* [WORK ORDER] Up to and including the line that contains "w_second = NOISE_ROM[idx_second_next];", return every line from the start of the data, unchanged.

* [TASK INPUT]
..........

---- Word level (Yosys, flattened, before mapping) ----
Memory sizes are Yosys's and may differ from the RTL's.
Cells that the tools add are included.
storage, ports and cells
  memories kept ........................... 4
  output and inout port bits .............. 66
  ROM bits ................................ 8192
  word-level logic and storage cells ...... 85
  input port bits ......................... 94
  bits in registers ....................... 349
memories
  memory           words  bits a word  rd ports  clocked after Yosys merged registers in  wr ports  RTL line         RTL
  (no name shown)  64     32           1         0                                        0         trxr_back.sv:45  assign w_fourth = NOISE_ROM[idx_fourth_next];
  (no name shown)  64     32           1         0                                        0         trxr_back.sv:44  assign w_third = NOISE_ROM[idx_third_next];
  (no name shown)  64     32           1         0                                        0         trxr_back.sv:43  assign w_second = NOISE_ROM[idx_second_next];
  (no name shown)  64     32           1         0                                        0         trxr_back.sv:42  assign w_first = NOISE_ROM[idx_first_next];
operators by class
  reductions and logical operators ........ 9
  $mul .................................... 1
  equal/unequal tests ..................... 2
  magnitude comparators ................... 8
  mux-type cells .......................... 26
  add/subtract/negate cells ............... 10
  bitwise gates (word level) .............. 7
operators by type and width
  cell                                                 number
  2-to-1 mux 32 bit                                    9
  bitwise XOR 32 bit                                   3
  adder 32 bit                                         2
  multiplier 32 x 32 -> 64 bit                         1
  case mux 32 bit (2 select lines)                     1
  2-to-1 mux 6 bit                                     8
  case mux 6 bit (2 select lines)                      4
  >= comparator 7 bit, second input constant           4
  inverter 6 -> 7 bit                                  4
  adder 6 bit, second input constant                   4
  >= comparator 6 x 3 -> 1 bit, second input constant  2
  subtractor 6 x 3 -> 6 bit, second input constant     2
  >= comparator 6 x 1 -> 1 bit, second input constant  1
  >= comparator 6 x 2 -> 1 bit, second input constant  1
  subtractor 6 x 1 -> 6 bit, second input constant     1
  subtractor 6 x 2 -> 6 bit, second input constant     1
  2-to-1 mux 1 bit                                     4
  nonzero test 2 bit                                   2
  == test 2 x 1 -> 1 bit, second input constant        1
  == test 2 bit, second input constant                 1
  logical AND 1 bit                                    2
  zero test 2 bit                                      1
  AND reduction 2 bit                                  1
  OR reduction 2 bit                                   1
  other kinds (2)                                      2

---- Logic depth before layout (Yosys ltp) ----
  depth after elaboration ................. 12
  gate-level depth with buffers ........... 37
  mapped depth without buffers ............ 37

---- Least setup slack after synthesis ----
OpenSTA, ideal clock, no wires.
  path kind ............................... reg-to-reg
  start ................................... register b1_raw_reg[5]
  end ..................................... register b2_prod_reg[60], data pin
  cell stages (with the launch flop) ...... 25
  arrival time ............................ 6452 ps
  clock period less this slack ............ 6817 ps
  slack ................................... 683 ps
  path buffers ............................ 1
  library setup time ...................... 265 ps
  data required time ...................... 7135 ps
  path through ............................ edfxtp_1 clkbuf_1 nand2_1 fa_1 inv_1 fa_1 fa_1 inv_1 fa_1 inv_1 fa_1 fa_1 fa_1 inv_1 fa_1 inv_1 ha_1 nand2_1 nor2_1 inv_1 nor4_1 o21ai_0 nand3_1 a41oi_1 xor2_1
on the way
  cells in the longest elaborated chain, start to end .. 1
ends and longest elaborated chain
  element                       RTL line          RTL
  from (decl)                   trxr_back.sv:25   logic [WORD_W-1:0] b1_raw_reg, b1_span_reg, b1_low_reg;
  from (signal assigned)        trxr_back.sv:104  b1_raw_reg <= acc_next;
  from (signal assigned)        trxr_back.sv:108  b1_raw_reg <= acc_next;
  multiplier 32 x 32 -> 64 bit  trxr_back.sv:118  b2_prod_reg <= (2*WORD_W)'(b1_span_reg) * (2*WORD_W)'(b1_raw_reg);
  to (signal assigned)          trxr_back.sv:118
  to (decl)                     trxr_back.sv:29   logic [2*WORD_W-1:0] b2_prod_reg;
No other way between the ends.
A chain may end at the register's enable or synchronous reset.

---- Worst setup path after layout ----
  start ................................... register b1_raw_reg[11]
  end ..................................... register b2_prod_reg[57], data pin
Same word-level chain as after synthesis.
$ cat src/trxr_pkg.sv
// Shared types, codes and constants of the table-lagged XOR generator.
// Holds the noise ROM, the index step rule and the queue entry type.
// No dependencies.
package trxr_pkg;

    localparam int unsigned WORD_W = 32;
    localparam int unsigned IDX_W  = 6;
    localparam int unsigned ROM_DEPTH = 64;

    // Request codes carried on s_tuser
    typedef enum logic [1:0] {
        OP_RESEED  = 2'd0,
        OP_RAW     = 2'd1,
        OP_BOUNDED = 2'd2,
        OP_NONE    = 2'd3
    } op_t;

    // Work kinds after classification in the front end
    typedef enum logic [1:0] {
        KIND_SEED    = 2'd0,
        KIND_RAW     = 2'd1,
        KIND_BOUNDED = 2'd2,
        KIND_EQUAL   = 2'd3
    } kind_t;

    // Index step-down amounts and wrap-up amounts
    localparam logic [IDX_W-1:0] STEP_FIRST  = 6'd7;
    localparam logic [IDX_W-1:0] STEP_SECOND = 6'd6;
    localparam logic [IDX_W-1:0] STEP_THIRD  = 6'd3;
    localparam logic [IDX_W-1:0] STEP_FOURTH = 6'd1;
    localparam logic [IDX_W-1:0] WRAP_FIRST  = 6'd54;
    localparam logic [IDX_W-1:0] WRAP_SECOND = 6'd53;
    localparam logic [IDX_W-1:0] WRAP_THIRD  = 6'd50;
    localparam logic [IDX_W-1:0] WRAP_FOURTH = 6'd46;

    // Seed moduli; the fourth index equals seed mod 47 since
    // seed + 17 * (seed / 47) == seed mod 47 (mod 64)
    localparam int unsigned MOD_FIRST  = 61;
    localparam int unsigned MOD_SECOND = 59;
    localparam int unsigned MOD_THIRD  = 53;
    localparam int unsigned MOD_FOURTH = 47;

    localparam logic [WORD_W-1:0] NOISE_ROM [ROM_DEPTH] = '{
        32'd2569475214, 32'd147303165,  32'd524216021,  32'd3663051766,
        32'd1783275637, 32'd4288134632, 32'd2679938014, 32'd1184991873,
        32'd1675823982, 32'd1567390326, 32'd3395933064, 32'd632899523,
        32'd1067625347, 32'd3128705446, 32'd26586341,   32'd3238645630,
        32'd1903190745, 32'd33938317,   32'd1424983844, 32'd808965318,
        32'd2076908496, 32'd3973637304, 32'd3702378057, 32'd3298076947,
        32'd229521807,  32'd249385496,  32'd2247490168, 32'd1840239192,
        32'd995340964,  32'd3192956241, 32'd301215228,  32'd4044789832,
        32'd1715330950, 32'd791561310,  32'd392890166,  32'd3058444683,
        32'd3881798114, 32'd3777079245, 32'd3982870861, 32'd597487358,
        32'd79134003,   32'd1076533918, 32'd4082831539, 32'd2451339138,
        32'd1461603872, 32'd2349232674, 32'd4218629223, 32'd3205153369,
        32'd217668729,  32'd1746016808, 32'd1108948084, 32'd4169449649,
        32'd2635460664, 32'd1866134112, 32'd2448134324, 32'd1630895901,
        32'd1443050074, 32'd2469119395, 32'd1128992640, 32'd1021356279,
        32'd644141462,  32'd1338787287, 32'd3051991240, 32'd3929134592
    };

    // One queue entry: word is the seed for a reseed and the low bound otherwise
    typedef struct packed {
        kind_t              kind;
        logic [WORD_W-1:0]  word;
        logic [WORD_W-1:0]  span;
        logic [IDX_W-1:0]   rem_first;
        logic [IDX_W-1:0]   rem_second;
        logic [IDX_W-1:0]   rem_third;
        logic [IDX_W-1:0]   rem_fourth;
    } q_item_t;

    function automatic logic [IDX_W-1:0] step_index(
        input logic [IDX_W-1:0] idx,
        input logic [IDX_W-1:0] down,
        input logic [IDX_W-1:0] wrap
    );
        if (idx >= down) begin
            return idx - down;
        end
        return idx + wrap;
    endfunction

endpackage

$ cat src/trxr_mod_lane.sv
// Three-stage remainder of a 32-bit word by a small constant modulus.
// Folds bytes by their weights, then divides by reciprocal multiply.
// Depends on trxr_pkg.
module trxr_mod_lane import trxr_pkg::*; #(
    parameter int unsigned MODULUS = 61
) (
    input  logic                aclk,
    input  logic                en,
    input  logic [WORD_W-1:0]   value_in,
    output logic [IDX_W-1:0]    rem_out
);

    localparam int unsigned SUM_W  = 16;
    localparam int unsigned SHIFT  = 22;
    localparam int unsigned PROD_W = 33;
    localparam int unsigned QUOT_W = PROD_W - SHIFT;
    localparam logic [SUM_W-1:0] W8  = SUM_W'(256 % MODULUS);
    localparam logic [SUM_W-1:0] W16 = SUM_W'((256 * (256 % MODULUS)) % MODULUS);
    localparam logic [SUM_W-1:0] W24 =
        SUM_W'((256 * ((256 * (256 % MODULUS)) % MODULUS)) % MODULUS);
    localparam logic [PROD_W-1:0] RECIP =
        PROD_W'(((64'd1 << SHIFT) + 64'(MODULUS) - 64'd1) / 64'(MODULUS));
    localparam logic [SUM_W-1:0] MOD_C = SUM_W'(MODULUS);

    logic [SUM_W-1:0]  sum_next;
    logic [SUM_W-1:0]  sum_reg;
    logic [SUM_W-1:0]  sum2_reg;
    logic [PROD_W-1:0] prod_reg;
    logic [QUOT_W-1:0] quot;
    logic [SUM_W-1:0]  rem_next;
    logic [IDX_W-1:0]  rem_reg;

    // Byte weights are 2^(8k) mod m, so the sum keeps the remainder
    assign sum_next = {8'd0, value_in[7:0]}
                    + {8'd0, value_in[15:8]}  * W8
                    + {8'd0, value_in[23:16]} * W16
                    + {8'd0, value_in[31:24]} * W24;

    assign quot     = prod_reg[PROD_W-1:SHIFT];
    assign rem_next = sum2_reg - SUM_W'(quot) * MOD_C;

    always_ff @(posedge aclk) begin
        if (en) begin
            sum_reg  <= sum_next;
            prod_reg <= PROD_W'(sum_reg) * RECIP;
            sum2_reg <= sum_reg;
            rem_reg  <= rem_next[IDX_W-1:0];
        end
    end

    assign rem_out = rem_reg;

endmodule

$ cat src/trxr_front.sv
// Front end: accepts requests, classifies them, forms the bounded span and
// derives the seed indices in a three-stage pipeline. Depends on trxr_pkg.
module trxr_front import trxr_pkg::*; (
    input  logic                aclk,
    input  logic                aresetn,
    input  logic                en,
    input  logic                in_valid,
    input  logic [1:0]          in_op,
    input  logic [WORD_W-1:0]   in_seed,
    input  logic [WORD_W-1:0]   in_low,
    input  logic [WORD_W-1:0]   in_high,
    output logic                out_valid,
    output q_item_t             out_item
);

    op_t              op;
    logic             lo_le_hi;
    logic [WORD_W-1:0] diff;
    q_item_t          f1_next;
    logic             f1_valid_next;
    q_item_t          f1_reg, f2_reg, f3_reg;
    logic             f1_valid_reg, f2_valid_reg, f3_valid_reg;
    logic [IDX_W-1:0] rem_first, rem_second, rem_third, rem_fourth;

    assign op       = op_t'(in_op);
    assign lo_le_hi = $signed(in_low) <= $signed(in_high);
    assign diff     = lo_le_hi ? (in_high - in_low) : (in_low - in_high);

    always_comb begin
        f1_next            = '0;
        f1_next.span       = diff + WORD_W'(1);
        f1_next.word       = in_low;
        f1_valid_next      = in_valid;
        unique case (op)
            OP_RESEED: begin
                f1_next.kind = KIND_SEED;
                f1_next.word = in_seed;
            end
            OP_RAW: begin
                f1_next.kind = KIND_RAW;
            end
            OP_BOUNDED: begin
                f1_next.kind = (in_low == in_high) ? KIND_EQUAL : KIND_BOUNDED;
            end
            default: begin
                // drop unused code
                f1_next.kind  = KIND_RAW;
                f1_valid_next = 1'b0;
            end
        endcase
    end

    always_ff @(posedge aclk) begin
        if (!aresetn) begin
            f1_valid_reg <= 1'b0;
            f2_valid_reg <= 1'b0;
            f3_valid_reg <= 1'b0;
        end else if (en) begin
            f1_valid_reg <= f1_valid_next;
            f2_valid_reg <= f1_valid_reg;
            f3_valid_reg <= f2_valid_reg;
        end
    end

    always_ff @(posedge aclk) begin
        if (en) begin
            f1_reg <= f1_next;
            f2_reg <= f1_reg;
            f3_reg <= f2_reg;
        end
    end

    trxr_mod_lane #(.MODULUS(MOD_FIRST)) u_lane_first (
        .aclk(aclk), .en(en), .value_in(in_seed), .rem_out(rem_first)
    );
    trxr_mod_lane #(.MODULUS(MOD_SECOND)) u_lane_second (
        .aclk(aclk), .en(en), .value_in(in_seed), .rem_out(rem_second)
    );
    trxr_mod_lane #(.MODULUS(MOD_THIRD)) u_lane_third (
        .aclk(aclk), .en(en), .value_in(in_seed), .rem_out(rem_third)
    );
    trxr_mod_lane #(.MODULUS(MOD_FOURTH)) u_lane_fourth (
        .aclk(aclk), .en(en), .value_in(in_seed), .rem_out(rem_fourth)
    );

    always_comb begin
        out_item            = f3_reg;
        out_item.rem_first  = rem_first;
        out_item.rem_second = rem_second;
        out_item.rem_third  = rem_third;
        out_item.rem_fourth = rem_fourth;
    end

    assign out_valid = f3_valid_reg;

endmodule

$ cat config.mk
export PLATFORM = sky130hd
export DESIGN_NAME = trxr_front
export DESIGN_NICKNAME = d
export VERILOG_FILES = /design/src/trxr_pkg.sv /design/src/trxr_mod_lane.sv /design/src/trxr_front.sv
export SDC_FILE = /design/constraint.sdc
export NUM_CORES = 2
export LEC_CHECK = 0
export BUFFER_PORTS_ARGS = -buffer_cell sky130_fd_sc_hd__buf_2
export CAP_MARGIN = 20
export CELL_PAD_IN_SITES_DETAIL_PLACEMENT = 1
export CELL_PAD_IN_SITES_GLOBAL_PLACEMENT = 1
export CORE_MARGIN = 5
export CORE_UTILIZATION = 47
export CTS_BUF_LIST = sky130_fd_sc_hd__clkbuf_8 sky130_fd_sc_hd__clkbuf_16
export DETAILED_ROUTE_END_ITERATION = 10
export PLACE_DENSITY_LB_ADDON = 0.1
export REMOVE_ABC_BUFFERS = 1
export SLEW_MARGIN = 10
export SYNTH_ARGS = -nofsm -noshare
export SYNTH_HDL_FRONTEND = slang
export SYNTH_HIERARCHICAL = 1
export SYNTH_SLANG_ARGS = --single-unit
$ cat constraint.sdc
create_clock -name aclk -period 6.43 [get_ports aclk]
set_clock_uncertainty 0.05 [all_clocks]
set_input_delay 0.9645 -clock aclk [delete_from_list [all_inputs] [get_ports aclk]]
set_output_delay 0.9645 -clock aclk [all_outputs]
set_load 0.03 [all_outputs]
Word level (Yosys, flattened, before mapping)
Cells that the tools add are included.
{"block": "word_totals", "reg_bits": 440, "input_bits": 102, "elab_cells": 77}
{"block": "op_classes", "add_sub_neg": 19, "multipliers": 19, "magnitude_cmp": 1, "n_eq_ne": 3, "muxes": 5, "reduce_logical": 2}
{"cell": "adder 16 x 13 -> 16 bit", "n": 4}
{"cell": "multiplier 16 x 16 -> 32 bit, second input constant", "n": 2}
{"cell": "two-way mux 32 bit", "n": 2}
{"cell": "subtractor 32 bit", "n": 2}
{"cell": "multiplier 8 x 4 -> 12 bit, second input constant", "n": 4}
{"cell": "multiplier 11 x 6 -> 6 bit, second input constant", "n": 4}
{"cell": "multiplier 16 x 17 -> 33 bit, second input constant", "n": 1}
{"cell": "multiplier 8 x 3 -> 11 bit, second input constant", "n": 3}
{"cell": "adder 16 x 14 -> 16 bit", "n": 2}
{"cell": "adder 32 x 1 -> 32 bit, second input constant", "n": 1}
{"cell": "== test 32 bit", "n": 1}
{"cell": "less-or-equal comparator 32 bit", "n": 1}
{"cell": "multiplier 16 x 14 -> 30 bit, second input constant", "n": 1}
{"cell": "adder 8 x 13 -> 14 bit", "n": 2}
{"cell": "multiplier 8 x 5 -> 13 bit, second input constant", "n": 2}
{"cell": "subtractor 6 bit", "n": 4}
{"cell": "adder 16 x 12 -> 16 bit", "n": 1}
{"cell": "adder 16 x 9 -> 16 bit", "n": 1}
{"cell": "adder 8 x 14 -> 15 bit", "n": 1}
{"cell": "multiplier 8 x 6 -> 14 bit, second input constant", "n": 1}
{"cell": "adder 8 x 12 -> 13 bit", "n": 1}
{"cell": "multiplier 8 x 2 -> 10 bit, second input constant", "n": 1}
{"cell": "case mux 2 bit (2 select lines)", "n": 1}
{"cell": "OR reduction 3 bit", "n": 1}
{"cell": "other kinds (4)", "n": 5}

Longest topological paths before layout
{"block": "depth", "ltp_word": 4, "ltp_mapped": 24, "ltp_nobuf": 24}

Hierarchy
Netlist, hierarchy kept.
{"module": "trxr_front", "n_inst": 1, "cells_per_inst": 996, "area_per_inst_um2": 11395.9, "seq_area_each_um2": 6005.8}
{"module": "trxr_mod_lane (u_lane_second)", "n_inst": 1, "cells_per_inst": 840, "area_per_inst_um2": 8389.3, "seq_area_each_um2": 1021.0}
{"module": "trxr_mod_lane (u_lane_third)", "n_inst": 1, "cells_per_inst": 706, "area_per_inst_um2": 7390.8, "seq_area_each_um2": 1021.0}
{"module": "trxr_mod_lane (u_lane_fourth)", "n_inst": 1, "cells_per_inst": 680, "area_per_inst_um2": 7149.4, "seq_area_each_um2": 991.0}
{"module": "trxr_mod_lane (u_lane_first)", "n_inst": 1, "cells_per_inst": 594, "area_per_inst_um2": 6095.8, "seq_area_each_um2": 991.0}

Worst setup path before layout
No wires, ideal clock.
{"block": "synth_path", "kind": "input to register", "from": "input in_seed[16]", "to": "register u_lane_second.sum_reg[13] (data pin)", "setup_ns": 0.263, "t_arrival_ns": 6.304, "slack_ns": -0.186, "cell_stages": 24, "n_path_buf": 0, "cell_sequence": "ha_1 -> ha_1 -> inv_1 -> fa_1 -> inv_1 -> ha_1 -> nor2b_1 -> o21ai_0 -> nand2_1 -> xnor2_1 -> fa_1 -> inv_1 -> fa_1 -> fa_1 -> inv_1 -> fa_1 -> inv_1 -> ha_1 -> or2_2 -> o31ai_1 -> a21oi_1 -> a41o_1 -> o41ai_2 -> xnor2_1"}
{"block": "synth_between", "elab_chain_len": 3}
{"element": "start: declaration", "line": "trxr_front.sv:9", "rtl": "input logic [WORD_W-1:0] in_seed,"}
{"element": "multiplier 8 x 5 -> 13 bit", "line": "trxr_mod_lane.sv:36", "rtl": "+ {8'd0, value_in[23:16]} * W16"}
{"element": "adder 16 x 14 -> 16 bit", "line": "trxr_mod_lane.sv:36"}
{"element": "adder 16 x 14 -> 16 bit", "line": "trxr_mod_lane.sv:37", "rtl": "+ {8'd0, value_in[31:24]} * W24;"}
{"element": "via u_lane_second.sum_next[13]", "line": "trxr_mod_lane.sv:25", "rtl": "logic [SUM_W-1:0] sum_next;"}
{"element": "end signal: assignment", "line": "trxr_mod_lane.sv:44", "rtl": "sum_reg <= sum_next;"}
{"element": "end: declaration", "line": "trxr_mod_lane.sv:26", "rtl": "logic [SUM_W-1:0] sum_reg;"}
The timed path passes the listed nets, and every way through them passes these cells.
A chain may end at the register's enable or synchronous reset.

Final worst setup path
{"block": "layout_path", "from": "input in_seed[19]", "to": "register u_lane_second.sum_reg[13] (data pin)"}
The elaborated chain is that of the path after synthesis.

==> summary.txt <==
Critical path
  • Crit path launch: in_seed[19]
  • Critical Path AT: 6.53 ns
  • Worst setup path end: u_lane_second/sum_reg[13]$_DFFE_PP_
  • Critical path cell sequence: buf_2, buf_4, buf_4, ha_1, fa_1, inv_1, fa_1, inv_1, ha_1, buf_4, xnor2_2, ha_1, fa_1, fa_1, inv_1, fa_1, inv_1, ha_1, buf_4, a41o_1, o41ai_2, xnor2_1
  • CP Launch Type: input port
  • CP bufs+invs: 9
  • Kind of critical path: in2reg
  • Levels on crit path: 22
  • Worst-path maximum fanout: 11
  • R2R Path End: u_lane_fourth/prod_reg[27]$_DFFE_PP_
  • FF-to-FF setup slack: 0.53 ns
  • FF-to-FF Start: u_lane_fourth/sum_reg[6]$_DFFE_PP_
  • Crit end category: flop
  • CP max stage cell: fa_1
  • Delay-heaviest family, CP: adder cells
  • Reg2Reg Depth: 19
  • Largest stage delay on the critical path: 0.53 ns
  • Most numerous cell on the critical path: fa_1
  • Worst Path Required: 6.71 ns

Routing
  • Drt total wl: 101400 um
  • TritonRoute pass-1 iters: 5
  • Iteration-0 DRC Markers: 1125
  • Detailed-route DRC error count: 0
  • Via density: 5.223
  • Routed length per instance: 19.20 um
  • Via count: 27580
  • Antenna viol nets, final: 0

Placement
  • Final HPWL DP: 83330 um
  • IO buf count: 192
  • Routability cong.: 0.8907
  • Pre-CTS setup slack: -0.6739 ns

Global routing
  • Grt ovf: 0
  • Initial antenna violation count: 14
  • First-pass GRT wire length: 162400 um
  • GRT Util Overall: 0.2241
  • Largest net degree at the start of global routing: 152
  • Number of global-route vias before repair: 30020

Clock tree
  • # hold bufs at CTS: 0
  • CTS tree: yes
  • CTS Buffer Depth: 3
  • Skew-Pair Late Insertion Delay: 0.59 ns
  • # H-tree levels: 2
  • CTS Sinks: 335
  • CTS Buf Count: 41
  • Clk slew on worst S/H paths: 0.06 ns
  • Root Buffer: clkbuf_16

Timing
  • Slew HR: 0.2269
  • Worst Tran Pin Value: 1.130 ns
  • Final hold viol count: 0
  • Fin crit share: 0.9725
  • # setup viols final: 0
  • Fmax: 159.9 MHz
  • Tmin final: 6.253 ns
  • Final Max Slew Viols: 0
  • Worst setup margin: 0.1770 ns

Final layout
  • Layout cells sized above 1: 0.1104
  • # fillers: 9528
  • Final Net Count: 5392
  • Most frequent cells in the layout: inv_1 (910), ha_1 (804), fa_1 (381), edfxtp_1 (332), buf_2 (190)
  • Most common cell after layout, fill and taps aside: inv_1
  • Area Growth Syn to Fin: 10.71%

Synth
  • Synth warn: 6
  • Top-area cell type share of the netlist area: 0.2504
  • Yosys reg bits: 335
  • Top FF cell, synth: edfxtp_1
  • Leading post-synthesis cells by cell area: ha_1 (25%), edfxtp_1 (25%), fa_1 (19%)
  • Sequential fraction of the synthesis area: 0.2481
  • Yosys cell types: 111
  • Synth Instances: 3816
  • Synth async-reset ratio: 0
  • Cell Area, Synth: 40420 um2
  • Average size of a mapped cell: 10.59 um2
  • Synth area leader: ha_1
  • Post-synth EDFFs: 332

Outcome
  • Outcome: complete, no violations

Floorplanning
  • Starting Density: 0.4740
  • CORE AREA: 85280 um2
  • Num ports: 193
  • Die H: 303.3 um
  • Die ar.: 91970 um2
  • Die Wd: 303.3 um
  • # rows: 107

Min path
  • Min-Delay Path Class: reg2reg

Run
  • Max-Cap Viols: 0
-- stage by stage --
step                hold WS (ns)  setup TNS (ns)  utilization  instance area, um2  std cells
finish                    0.3668               0       0.5247               44750       5280
floorplan                 0.3503         -0.3548            -               40140       3771
detailed placement        0.3556          -3.911       0.5073               43260       5200
CTS                       0.3683               0       0.5227               44580       5272
global placement          0.3505          -3.293       0.5073               43260       5200
global route              0.3682       -0.005991       0.5246               44740       5275
-- how the worst min path moves through the flow --
stage,start,cells after the start,slack (ns),end
after floorplan,f1_reg[24]$_DFFE_PP_,0,0.35,f2_reg[24]$_DFFE_PP_
after global placement,f2_reg[61]$_DFFE_PP_,0,0.35,out_item[61]$_DFFE_PP_
after detailed placement,f1_reg[29]$_DFFE_PP_,0,0.36,f2_reg[29]$_DFFE_PP_
after CTS,f2_reg[51]$_DFFE_PP_,0,0.37,out_item[51]$_DFFE_PP_
after global routing,f1_reg[68]$_DFFE_PP_,0,0.37,f2_reg[68]$_DFFE_PP_
final,f2_reg[51]$_DFFE_PP_,0,0.37,out_item[51]$_DFFE_PP_
-- metal layers --
metal / share of wire / vias up / wire [um] / global-route usage
met2: 0.48 / 373 / 48160 / 0.3821
li1: - / 13340 / - / -
met3: 0.044 / 102 / 4453 / 0.03531
met5: 0.00061 / - / 62 / 0
met1: 0.46 / 13750 / 46940 / 0.3075
met4: 0.017 / 12 / 1774 / 0.04044
-- synthesized netlist by cell type, drive strengths merged (5+ instances only) --
cell type,count
o211ai,23
nand3,39
a21oi,165
o21ai,121
inv,906
o21bai,21
nor3,37
o221ai,6
nand2,142
or3,15
mux2i,15
nor2,102
a31oi,13
a21boi,10
xor2,56
o31a,6
and4,8
xnor2,184
nand4,30
a211oi,21
o21a,32
nor2b,26
a21o,72
a2111oi,11
a311oi,5
a221oi,7
clkbuf,11
o31ai,8
nor4,11
or2,15
edfxtp,332
a211o,8
nand2b,26
nor4b,5
ha,809
and2,15
buf,34
fa,381
and3,9
-- layout make-up --
class | instances | area, um2 | share of cell area
multi-input combinational | 2530 | 26860 | 0.6002
inverter | 906 | 3401 | 0.07599
tap | 1144 | 1431 | 0.03199
sequential | 335 | 10030 | 0.2241
clock buffer | 45 | 1092 | 0.02441
antenna | 7 | 17.52 | 0.0003914
clock inverter | 27 | 225.2 | 0.005033
timing repair buffer | 286 | 1695 | 0.03789
-- cell families (layout without fill, tap and decap cells) --
group,Yosys count,in the layout,share of synthesized area
fa+ha+maj,1190,1190,0.4391
buf+inv,951,1264,0.09107
compound gates,579,579,0.09877
simple gates,503,503,0.06637
flops,335,335,0.2481
xor+xnor,240,240,0.05200
mux,18,18,0.004550
other cells,0,7,0
-- repair_timing --
| action | 4_1_cts | 5_1_grt |
|---|---|---|
| setup buffers | 0 | 1 |
| pin swaps | 0 | 11 |
| endpoints found under the setup margin | 3 | 6 |
| resized for setup | 2 | 26 |
Power is left out: the tool's default activity adds up to more than one toggle a clock period on the data nets, which glitch-free logic cannot reach.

..........

* [RESPONSE FOR THIS EXERCISE]
---- Word level (Yosys, flattened, before mapping) ----
Memory sizes are Yosys's and may differ from the RTL's.
Cells that the tools add are included.
storage, ports and cells
  memories kept ........................... 4
  output and inout port bits .............. 66
  ROM bits ................................ 8192
  word-level logic and storage cells ...... 85
  input port bits ......................... 94
  bits in registers ....................... 349
memories
  memory           words  bits a word  rd ports  clocked after Yosys merged registers in  wr ports  RTL line         RTL
  (no name shown)  64     32           1         0                                        0         trxr_back.sv:45  assign w_fourth = NOISE_ROM[idx_fourth_next];
  (no name shown)  64     32           1         0                                        0         trxr_back.sv:44  assign w_third = NOISE_ROM[idx_third_next];
  (no name shown)  64     32           1         0                                        0         trxr_back.sv:43  assign w_second = NOISE_ROM[idx_second_next];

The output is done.